QUE EU VOU CONTINUAR A G R I T A R!
DA ANTOLOGIA DE 2012
TOMEM LÁ UM CONTO:
O SONHO DE LEOCÁDIA
Conto de Luís Pessoa
Sempre que o sol rompia,
esfarelando a finíssima teia nevoenta que o frio da noite tecera, a vida
retomava o seu ciclo por entre algazarras juvenis e espreguiçadelas
amadurecidas nos anos.
A vida familiar era assim mesmo,
marcada pela sucessão do dia e da noite, pela presença e pela ausência, pela
penúria e pela abundância e Leocádia sabia isso perfeitamente.

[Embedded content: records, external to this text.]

## src/rtl/evt_cmp_channel.sv

```systemverilog
module evt_cmp_channel #(
  parameter int HW = 32
) (
  input  logic            clk,
  input  logic            rst_n,
  input  logic [2*HW-1:0] count_i,
  input  logic            glb_en_i,
  input  logic            cfg_we_i,
  input  logic [3:0]      cfg_wdata_i,
  input  logic            cmp_lo_we_i,
  input  logic            cmp_hi_we_i,
  input  logic [HW-1:0]   cmp_wdata_i,
  output logic            fire_o,
  output logic            clr_o,
  output logic [3:0]      cfg_o,
  output logic [2*HW-1:0] cmp_o,
  output logic [2*HW-1:0] per_o
);
  localparam int CW    = 2 * HW;
  localparam int B_EN  = 0;
  localparam int B_PER = 1;
  localparam int B_W32 = 2;
  localparam int B_SV  = 3;

  logic [3:0]    cfg_q, cfg_n;
  logic [CW-1:0] cmp_q, cmp_n, per_q, per_n, sum;
  logic          armed_q, armed_n, chase_q, chase_n, wrap_q, wrap_n;
  logic          eligible, reached, wrap_hit, arm;

  function automatic logic hit(input logic narrow, input logic [CW-1:0] c, input logic [CW-1:0] n);
    logic [CW-1:0] d;
    d = c - n;
    return narrow ? (d[HW-1] || d[HW-1:0] == '0) : (d[CW-1] || d == '0);
  endfunction

  assign eligible = armed_q && cfg_q[B_EN] && glb_en_i;
  assign reached  = hit(cfg_q[B_W32], cmp_q, count_i);
  assign wrap_hit = cfg_q[B_W32] && !cfg_q[B_PER] && (count_i[HW-1:0] == '1);
  assign sum      = cfg_q[B_W32] ? {{HW{1'b0}}, cmp_q[HW-1:0] + per_q[HW-1:0]} : cmp_q + per_q;

  assign fire_o = eligible && (wrap_q ? wrap_hit : (reached && !chase_q));
  assign clr_o  = cfg_we_i && cfg_q[B_EN] && !cfg_wdata_i[B_EN];
  assign cfg_o  = cfg_q;
  assign cmp_o  = cmp_q;
  assign per_o  = per_q;

  always_comb begin
    logic pm, sv, nw;
    cfg_n   = cfg_q;
    cmp_n   = cmp_q;
    per_n   = per_q;
    armed_n = armed_q;
    chase_n = chase_q;
    wrap_n  = wrap_q;
    arm     = 1'b0;

    if (!eligible) begin
      chase_n = 1'b0;
    end else if (wrap_q) begin
      if (wrap_hit) wrap_n = 1'b0;
    end else if (chase_q) begin
      if (reached) cmp_n = sum;
      else         chase_n = 1'b0;
    end else if (reached) begin
      if (cfg_q[B_PER] && per_q != '0) begin
        cmp_n   = sum;
        chase_n = 1'b1;
      end else begin
        armed_n = 1'b0;
      end
    end

    if (cfg_we_i) begin
      cfg_n = cfg_wdata_i;
      if (cfg_wdata_i[B_W32]) begin
        cmp_n[CW-1:HW] = '0;
        per_n[CW-1:HW] = '0;
      end
      if (cfg_wdata_i[B_EN] && !cfg_q[B_EN] && glb_en_i) arm = 1'b1;
      if (!cfg_wdata_i[B_EN] && cfg_q[B_EN]) begin
        armed_n = 1'b0;
        chase_n = 1'b0;
        wrap_n  = 1'b0;
      end
    end

    pm = cfg_n[B_PER];
    sv = cfg_n[B_SV];
    nw = cfg_n[B_W32];
    if (cmp_lo_we_i) begin
      if (!pm || sv) cmp_n[HW-1:0] = cmp_wdata_i;
      if (pm)        per_n[HW-1:0] = nw ? {1'b0, cmp_wdata_i[HW-2:0]} : cmp_wdata_i;
    end
    if (cmp_hi_we_i && !nw) begin
      if (!pm || sv) cmp_n[CW-1:HW] = cmp_wdata_i;
      if (pm)        per_n[CW-1:HW] = {1'b0, cmp_wdata_i[HW-2:0]};
    end
    if (cmp_lo_we_i || cmp_hi_we_i) begin
      cfg_n[B_SV] = 1'b0;
      if (glb_en_i) arm = 1'b1;
    end

    if (arm) begin
      armed_n = 1'b1;
      chase_n = 1'b0;
      wrap_n  = nw && !pm && !hit(nw, cmp_n, count_i) &&
                (cmp_n[HW-1:0] < count_i[HW-1:0]);
    end
  end

  always_ff @(posedge clk or negedge rst_n) begin
    if (!rst_n) begin
      cfg_q   <= '0;
      cmp_q   <= '1;
      per_q   <= '0;
      armed_q <= 1'b0;
      chase_q <= 1'b0;
      wrap_q  <= 1'b0;
    end else begin
      cfg_q   <= cfg_n;
      cmp_q   <= cmp_n;
      per_q   <= per_n;
      armed_q <= armed_n;
      chase_q <= chase_n;
      wrap_q  <= wrap_n;
    end
  end


  single_pulse_chk: assert property (@(posedge clk) disable iff (!rst_n)
    (fire_o && !wrap_q && !cfg_we_i && !cmp_lo_we_i && !cmp_hi_we_i) |=> !fire_o);


  disarm_chk: assert property (@(posedge clk) disable iff (!rst_n)
    (clr_o && !cmp_lo_we_i && !cmp_hi_we_i) |=> !fire_o);


  idle_hold_chk: assert property (@(posedge clk) disable iff (!rst_n)
    (!glb_en_i && !cfg_we_i && !cmp_lo_we_i && !cmp_hi_we_i) |=> ($stable(cmp_o) && $stable(per_o)));


  per_top_chk: assert property (@(posedge clk) disable iff (!rst_n) !per_o[CW-1]);


  narrow_upper_chk: assert property (@(posedge clk) disable iff (!rst_n)
    cfg_o[B_W32] |-> (cmp_o[CW-1:HW] == '0 && per_o[CW-1:HW] == '0));

endmodule

```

- Leocádia, todo o cuidado é
pouco. Presta atenção ao que te digo…
Os alertas mil vezes repetidos,
ora pelo pai, ora pela mãe, encontravam o eco que Leocádia entendia merecerem,
ou seja, nenhum.
Se a vida era bela, os odores da
terra e do lago, do céu e da floresta traziam no seu seio a inebriante frescura
da paz, se tinha a certeza de ser aquela que os
deusas escolheram para ser feliz e capaz de arrostar todas as improváveis
adversidades, que razões poderiam ter os pais
para tantos avisos?
E todos os dias a cena se
repetia, quando eles saíam em busca do sustento de toda a família.

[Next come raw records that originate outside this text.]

--- config.mk ---
export PLATFORM = sky130hd
export DESIGN_NAME = lwc_core
export DESIGN_NICKNAME = d
export VERILOG_FILES = /design/src/rtl/lwc_pkg.sv /design/src/rtl/lwc_ctrl.sv /design/src/rtl/lwc_regfile.sv /design/src/rtl/lwc_datapath.sv /design/src/rtl/lwc_core.sv
export SDC_FILE = /design/constraint.sdc
export NUM_CORES = 1
export LEC_CHECK = 0
export ABC_AREA = 1
export CAP_MARGIN = 20
export CORE_ASPECT_RATIO = 1.5
export CORE_MARGIN = 4
export CORE_UTILIZATION = 35
export CTS_BUF_LIST = sky130_fd_sc_hd__clkbuf_8
export DETAILED_ROUTE_END_ITERATION = 8
export MAX_ROUTING_LAYER = met4
export PLACE_DENSITY = 0.6
export SYNTH_ARGS = -nofsm -noshare
export SYNTH_HDL_FRONTEND = slang
export SYNTH_SLANG_ARGS = --single-unit
--- constraint.sdc ---
create_clock -name clk -period 7.9 [get_ports clk]
set_input_delay 0.79 -clock clk [delete_from_list [all_inputs] [get_ports clk]]
set_output_delay 0.79 -clock clk [all_outputs]
set_load 0.01 [all_outputs]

Leocádia brincava descuidadamente
com o irmão, rebolando pela encosta, saltitando alegremente, sorvendo cada
segundo, enquanto o irmão se ia revelando mais maduro, mais atento ao mundo e
aos perigos que sempre rodeiam os jovens. Leonel já sentia as transformações
que o seu corpo operava e as formas que a Leocádia exibia, ainda que esta não
parecesse notar. A infância fora-se, de forma rápida e o mundo parecia ter
mudado ao mesmo ritmo. Só os avisos dos pais se mantinham inalterados, em
apelos cada vez mais insistentes para que todos os sentidos estivessem sempre
no máximo de concentração.
Leonel apreendeu, Leocádia
ignorou.
Um dia os pais não regressaram e
Leonel anunciou que se ia embora.
Sozinha, Leocádia viu chegada a
sua hora, porque nunca fora o que os pais queriam que ela fosse, porque era
ela, aquela que acreditava, melhor, que sabia ser a eleita pelos deuses e que
nada nem ninguém podia destruir ou sequer perturbar.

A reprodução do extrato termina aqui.